TASK: Whichever lines of the entries hold the word "above" should be identified and copied.

DATA SECTION:
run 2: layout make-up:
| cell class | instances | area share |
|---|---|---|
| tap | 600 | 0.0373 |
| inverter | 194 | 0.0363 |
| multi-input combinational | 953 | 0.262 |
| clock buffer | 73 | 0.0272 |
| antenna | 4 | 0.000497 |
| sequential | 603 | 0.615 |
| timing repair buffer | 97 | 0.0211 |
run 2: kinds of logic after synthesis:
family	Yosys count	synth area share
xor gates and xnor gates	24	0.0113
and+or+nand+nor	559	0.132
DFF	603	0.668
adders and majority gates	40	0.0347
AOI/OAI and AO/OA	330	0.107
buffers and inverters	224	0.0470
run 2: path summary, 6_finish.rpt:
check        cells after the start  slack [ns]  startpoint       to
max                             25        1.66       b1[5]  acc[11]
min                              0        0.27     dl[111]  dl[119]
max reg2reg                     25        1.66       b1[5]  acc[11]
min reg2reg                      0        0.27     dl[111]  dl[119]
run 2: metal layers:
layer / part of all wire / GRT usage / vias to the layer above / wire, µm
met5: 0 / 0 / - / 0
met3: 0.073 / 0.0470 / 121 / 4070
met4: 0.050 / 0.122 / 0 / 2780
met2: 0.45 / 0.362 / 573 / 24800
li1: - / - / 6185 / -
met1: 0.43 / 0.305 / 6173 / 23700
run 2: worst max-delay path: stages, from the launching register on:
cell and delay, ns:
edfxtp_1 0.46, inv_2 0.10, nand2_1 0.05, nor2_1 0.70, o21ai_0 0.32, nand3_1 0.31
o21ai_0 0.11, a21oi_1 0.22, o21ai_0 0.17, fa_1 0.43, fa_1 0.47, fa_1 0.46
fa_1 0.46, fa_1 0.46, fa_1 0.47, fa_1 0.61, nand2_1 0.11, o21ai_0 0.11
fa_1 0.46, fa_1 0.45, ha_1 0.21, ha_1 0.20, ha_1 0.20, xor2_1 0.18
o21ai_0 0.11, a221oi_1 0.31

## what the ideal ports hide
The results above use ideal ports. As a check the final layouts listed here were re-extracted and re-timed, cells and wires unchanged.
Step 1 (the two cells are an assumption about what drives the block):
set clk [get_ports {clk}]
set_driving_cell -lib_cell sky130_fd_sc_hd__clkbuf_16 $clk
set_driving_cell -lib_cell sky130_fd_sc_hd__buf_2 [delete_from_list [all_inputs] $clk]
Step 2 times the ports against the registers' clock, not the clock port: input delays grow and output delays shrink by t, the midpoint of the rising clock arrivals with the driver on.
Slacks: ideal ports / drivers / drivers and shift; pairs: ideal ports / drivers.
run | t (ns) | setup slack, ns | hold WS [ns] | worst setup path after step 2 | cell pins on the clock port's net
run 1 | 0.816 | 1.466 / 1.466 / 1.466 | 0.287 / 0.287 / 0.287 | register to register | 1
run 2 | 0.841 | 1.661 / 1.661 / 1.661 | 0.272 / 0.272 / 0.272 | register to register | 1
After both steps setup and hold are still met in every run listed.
This is an optimization exercise on Yosys and OpenROAD, whose aim is a short achievable clock period and few clock cycles per item, not a production implementation. The RTL was checked by simulation tests, not by an equivalence proof against the original design. Power is estimated from default activity; no workload was simulated.

==> design.v <==
module y86_decode_one (
    input  wire [79:0] bytes,
    input  wire [3:0]  avail,
    output reg  [2:0]  outcome,      
    output wire [3:0]  icode,
    output wire [3:0]  ifun,
    output wire [3:0]  ra,
    output wire [3:0]  rb,
    output wire [63:0] valc,
    output reg  [3:0]  len,          
    output wire [79:0] raw,          
    output reg  [3:0]  fail_offset,
    output reg  [3:0]  fail_nbytes,
    output wire [71:0] fail_bytes    
);
    wire [7:0] b0 = bytes[7:0];
    wire [7:0] b1 = bytes[15:8];
    assign icode = b0[7:4];
    assign ifun  = b0[3:0];
    reg       need_reg;
    reg       need_imm;
    reg [3:0] fnmax;
    reg       opcode_ok;
    always @(*) begin
        need_reg  = 1'b0;
        need_imm  = 1'b0;
        fnmax     = 4'd0;
        opcode_ok = 1'b1;
        case (icode)
            4'h0: ;                                           
            4'h1: ;                                           
            4'h2: begin need_reg = 1'b1; fnmax = 4'd6; end    
            4'h3: begin need_reg = 1'b1; need_imm = 1'b1; end  
            4'h4: begin need_reg = 1'b1; need_imm = 1'b1; end  
            4'h5: begin need_reg = 1'b1; need_imm = 1'b1; end  
            4'h6: begin need_reg = 1'b1; fnmax = 4'd6; end    
            4'h7: begin need_imm = 1'b1; fnmax = 4'd6; end    
            4'h8: begin need_imm = 1'b1; end                  
            4'h9: ;                                           
            4'hA: begin need_reg = 1'b1; end                  
            4'hB: begin need_reg = 1'b1; end                  
            default: opcode_ok = 1'b0;
        endcase
    end
    wire [3:0] sel_a = b1[7:4];
    wire [3:0] sel_b = b1[3:0];
    wire       real_a = (sel_a != 4'hF);
    wire       real_b = (sel_b != 4'hF);
    reg slots_ok;
    always @(*) begin
        case (icode)
            4'h3:       slots_ok = !real_a &&  real_b;
            4'hA, 4'hB: slots_ok =  real_a && !real_b;
            default:    slots_ok =  real_a &&  real_b;
        endcase
    end
    assign ra = need_reg ? sel_a : 4'hF;
    assign rb = need_reg ? sel_b : 4'hF;
    wire [63:0] imm_at1 = bytes[71:8];
    wire [63:0] imm_at2 = bytes[79:16];
    assign valc = !need_imm ? 64'd0 : (need_reg ? imm_at2 : imm_at1);
    always @(*) begin
        len = 4'd1 + {3'd0, need_reg} + (need_imm ? 4'd8 : 4'd0);
    end
    always @(*) begin
        outcome     = 3'd0;
        fail_offset = 4'd0;
        fail_nbytes = 4'd1;
        if (avail == 4'd0) begin
            outcome     = 3'd1;
            fail_nbytes = 4'd0;
        end else if (!opcode_ok) begin
            outcome = 3'd2;
        end else if (ifun > fnmax) begin
            outcome = 3'd3;
        end else if (need_reg && avail < 4'd2) begin
            outcome     = 3'd5;
            fail_offset = 4'd1;
        end else if (need_reg && !slots_ok) begin
            outcome     = 3'd4;
            fail_offset = 4'd1;
            fail_nbytes = 4'd2;
        end else if (avail < len) begin
            outcome     = 3'd5;
            fail_offset = avail;
            fail_nbytes = avail;
        end
    end
    genvar i;
    generate
        for (i = 0; i < 10; i = i + 1) begin : g_raw
            assign raw[8*i +: 8] = (i < len) ? bytes[8*i +: 8] : 8'd0;
        end
        for (i = 0; i < 9; i = i + 1) begin : g_fail
            assign fail_bytes[8*i +: 8] = (i < fail_nbytes) ? bytes[8*i +: 8] : 8'd0;
        end
    endgenerate
endmodule
module y86_decoder (
    input  wire        clk,
    input  wire        rst,
    input  wire [63:0] start_addr,
    input  wire [63:0] stream_len,
    output wire        mem_req_valid,
    input  wire        mem_req_ready,
    output wire [60:0] mem_req_addr,
    input  wire        mem_resp_valid,
    input  wire [63:0] mem_resp_data,
    output wire        out_valid,
    input  wire        out_ready,
    output wire [63:0] out_addr,
    output wire [3:0]  out_icode,
    output wire [3:0]  out_ifun,
    output wire [3:0]  out_ra,
    output wire [3:0]  out_rb,
    output wire [63:0] out_valc,
    output wire [3:0]  out_len,
    output wire [79:0] out_bytes,
    output reg  [1:0]  status,       
    output reg  [2:0]  fail_reason,
    output reg  [3:0]  fail_offset,
    output reg  [3:0]  fail_nbytes,
    output reg  [71:0] fail_bytes,
    output wire [63:0] stop_addr
);
    reg  [60:0]  fw;         
    reg          rq_v;
    reg  [3:0]   nalloc;     
    reg  [2:0]   rp;         
    reg  [2:0]   ptw;        
    reg  [511:0] buff;       
    reg  [7:0]   ld;         
    reg  [5:0]   pa;         
    reg          vT;
    reg  [5:0]   q;          
    reg  [57:0]  hiT;        
    reg  [63:0]  RT;         
    reg  [1:0]   spT;        
    reg          ini;        
    reg  [63:0]  sn;         
    reg          vW;
    reg  [79:0]  win;
    reg  [3:0]   avW;
    reg  [63:0]  curW;
    reg          o_valid;
    reg  [63:0]  o_addr;
    reg  [3:0]   o_icode, o_ifun, o_ra, o_rb, o_len;
    reg  [63:0]  o_valc;
    reg  [79:0]  o_bytes;
    reg  [63:0]  o_stop;
    reg          done;
    wire [5:0] nxt_a [0:63];
    wire [1:0] spn_a [0:63];
    genvar i;
    generate
        for (i = 0; i < 64; i = i + 1) begin : g_pos
            wire [3:0] ic = buff[8*i+4 +: 4];
            reg  [3:0] ln;
            always @(*) begin
                case (ic)
                    4'h2, 4'h6, 4'hA, 4'hB: ln = 4'd2;
                    4'h3, 4'h4, 4'h5:       ln = 4'd10;
                    4'h7, 4'h8:             ln = 4'd9;
                    default:                ln = 4'd1;
                endcase
            end
            wire [5:0] pos  = i;
            wire [4:0] last = {2'b00, pos[2:0]} + {1'b0, ln} - 5'd1;
            assign nxt_a[i] = pos + {2'b00, ln};
            assign spn_a[i] = last[4:3];
        end
    endgenerate
    wire adv   = !o_valid || out_ready;               
    wire [2:0] qw = q[5:3];
    wire t_ok  = ld[qw] && (spT == 2'd0 || ld[qw + 3'd1]) && (spT != 2'd2 || ld[qw + 3'd2]);
    wire go    = !done && adv && ld[pa[5:3]] && (!vT || t_ok);
    wire t_mv  = vT && t_ok && adv && !done;          
    wire [5:0]  delta = pa - q;                      
    wire [63:0] RT_n  = RT - {58'd0, delta};
    wire        wrap  = (pa < q);
    wire [63:0] curT  = {hiT, q};
    wire [591:0] buf2 = {buff[79:0], buff};
    wire [79:0]  winT = buf2[{q, 3'b000} +: 80];
    wire [3:0]   avT  = (RT[63:4] != 60'd0) ? 4'd10 : (RT[3:0] > 4'd10) ? 4'd10 : RT[3:0];
    wire       acc   = rq_v && mem_req_ready;
    wire [2:0] nfree = qw - ptw;
    wire [3:0] base  = nalloc - {1'b0, nfree};
    assign mem_req_valid = rq_v;
    assign mem_req_addr  = fw;
    integer k;
    always @(posedge clk) begin
        if (mem_resp_valid)
            buff[64*rp +: 64] <= mem_resp_data;
        if (rst) begin
            fw     <= start_addr[63:3];
            rq_v   <= 1'b1;
            nalloc <= 4'd1;
            rp     <= start_addr[5:3];
            ptw    <= start_addr[5:3];
            ld     <= 8'd0;
        end else begin
            if (acc)
                fw <= fw + 61'd1;
            if (rq_v && !acc) begin
                nalloc <= base;
            end else if (base[3] == 1'b0) begin
                rq_v   <= 1'b1;
                nalloc <= base + 4'd1;
            end else begin
                rq_v   <= 1'b0;
                nalloc <= base;
            end
            ptw <= qw;
            for (k = 0; k < 8; k = k + 1) begin
                if (((k[2:0] - ptw) < nfree))
                    ld[k] <= 1'b0;
                if (mem_resp_valid && rp == k[2:0])
                    ld[k] <= 1'b1;
            end
            if (mem_resp_valid)
                rp <= rp + 3'd1;
        end
    end
    always @(posedge clk) begin
        if (rst) begin
            pa   <= start_addr[5:0];
            vT   <= 1'b0;
            q    <= start_addr[5:0];
            hiT  <= start_addr[63:6];
            sn   <= stream_len;
            ini  <= 1'b1;
            vW   <= 1'b0;
            o_valid <= 1'b0;
            done    <= 1'b0;
            status  <= 2'd0;
        end else begin
            ini <= 1'b0;
            if (ini)
                RT <= (curT >= sn) ? 64'd0 : sn - curT;
            if (go) begin
                pa  <= nxt_a[pa];
                vT  <= 1'b1;
                q   <= pa;
                spT <= spn_a[pa];
                if (wrap)
                    hiT <= hiT + 58'd1;
                RT  <= RT_n;
            end else if (t_mv) begin
                vT  <= 1'b0;
            end
            if (adv && !done) begin
                vW   <= t_mv;
                win  <= winT;
                avW  <= avT;
                curW <= curT;
            end
            if (adv && !done) begin
                o_valid <= 1'b0;
                if (vW) begin
                    if (dec_outcome == 3'd0) begin
                        o_valid <= 1'b1;
                    end else begin
                        done        <= 1'b1;
                        status      <= (dec_outcome == 3'd1) ? 2'd1 : 2'd2;
                        fail_reason <= dec_outcome;
                        fail_offset <= dec_fail_offset;
                        fail_nbytes <= dec_fail_nbytes;
                        fail_bytes  <= dec_fail_bytes;
                    end
                end
            end
        end
    end
    wire [2:0]  dec_outcome;
    wire [3:0]  dec_icode, dec_ifun, dec_ra, dec_rb, dec_len;
    wire [63:0] dec_valc;
    wire [79:0] dec_raw;
    wire [3:0]  dec_fail_offset;
    wire [3:0]  dec_fail_nbytes;
    wire [71:0] dec_fail_bytes;
    y86_decode_one u_dec (
        .bytes       (win),
        .avail       (avW),
        .outcome     (dec_outcome),
        .icode       (dec_icode),
        .ifun        (dec_ifun),
        .ra          (dec_ra),
        .rb          (dec_rb),
        .valc        (dec_valc),
        .len         (dec_len),
        .raw         (dec_raw),
        .fail_offset (dec_fail_offset),
        .fail_nbytes (dec_fail_nbytes),
        .fail_bytes  (dec_fail_bytes)
    );
    always @(posedge clk) begin
        if (adv && !done && vW) begin
            o_addr  <= curW;
            o_icode <= dec_icode;
            o_ifun  <= dec_ifun;
            o_ra    <= dec_ra;
            o_rb    <= dec_rb;
            o_valc  <= dec_valc;
            o_len   <= dec_len;
            o_bytes <= dec_raw;
            o_stop  <= curW;
        end
    end
    assign out_valid = o_valid;
    assign out_addr  = o_addr;
    assign out_icode = o_icode;
    assign out_ifun  = o_ifun;
    assign out_ra    = o_ra;
    assign out_rb    = o_rb;
    assign out_valc  = o_valc;
    assign out_len   = o_len;
    assign out_bytes = o_bytes;
    assign stop_addr = o_stop;
endmodule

RESPONSE AREA:
layer / part of all wire / GRT usage / vias to the layer above / wire, µm
The results above use ideal ports. As a check the final layouts listed here were re-extracted and re-timed, cells and wires unchanged.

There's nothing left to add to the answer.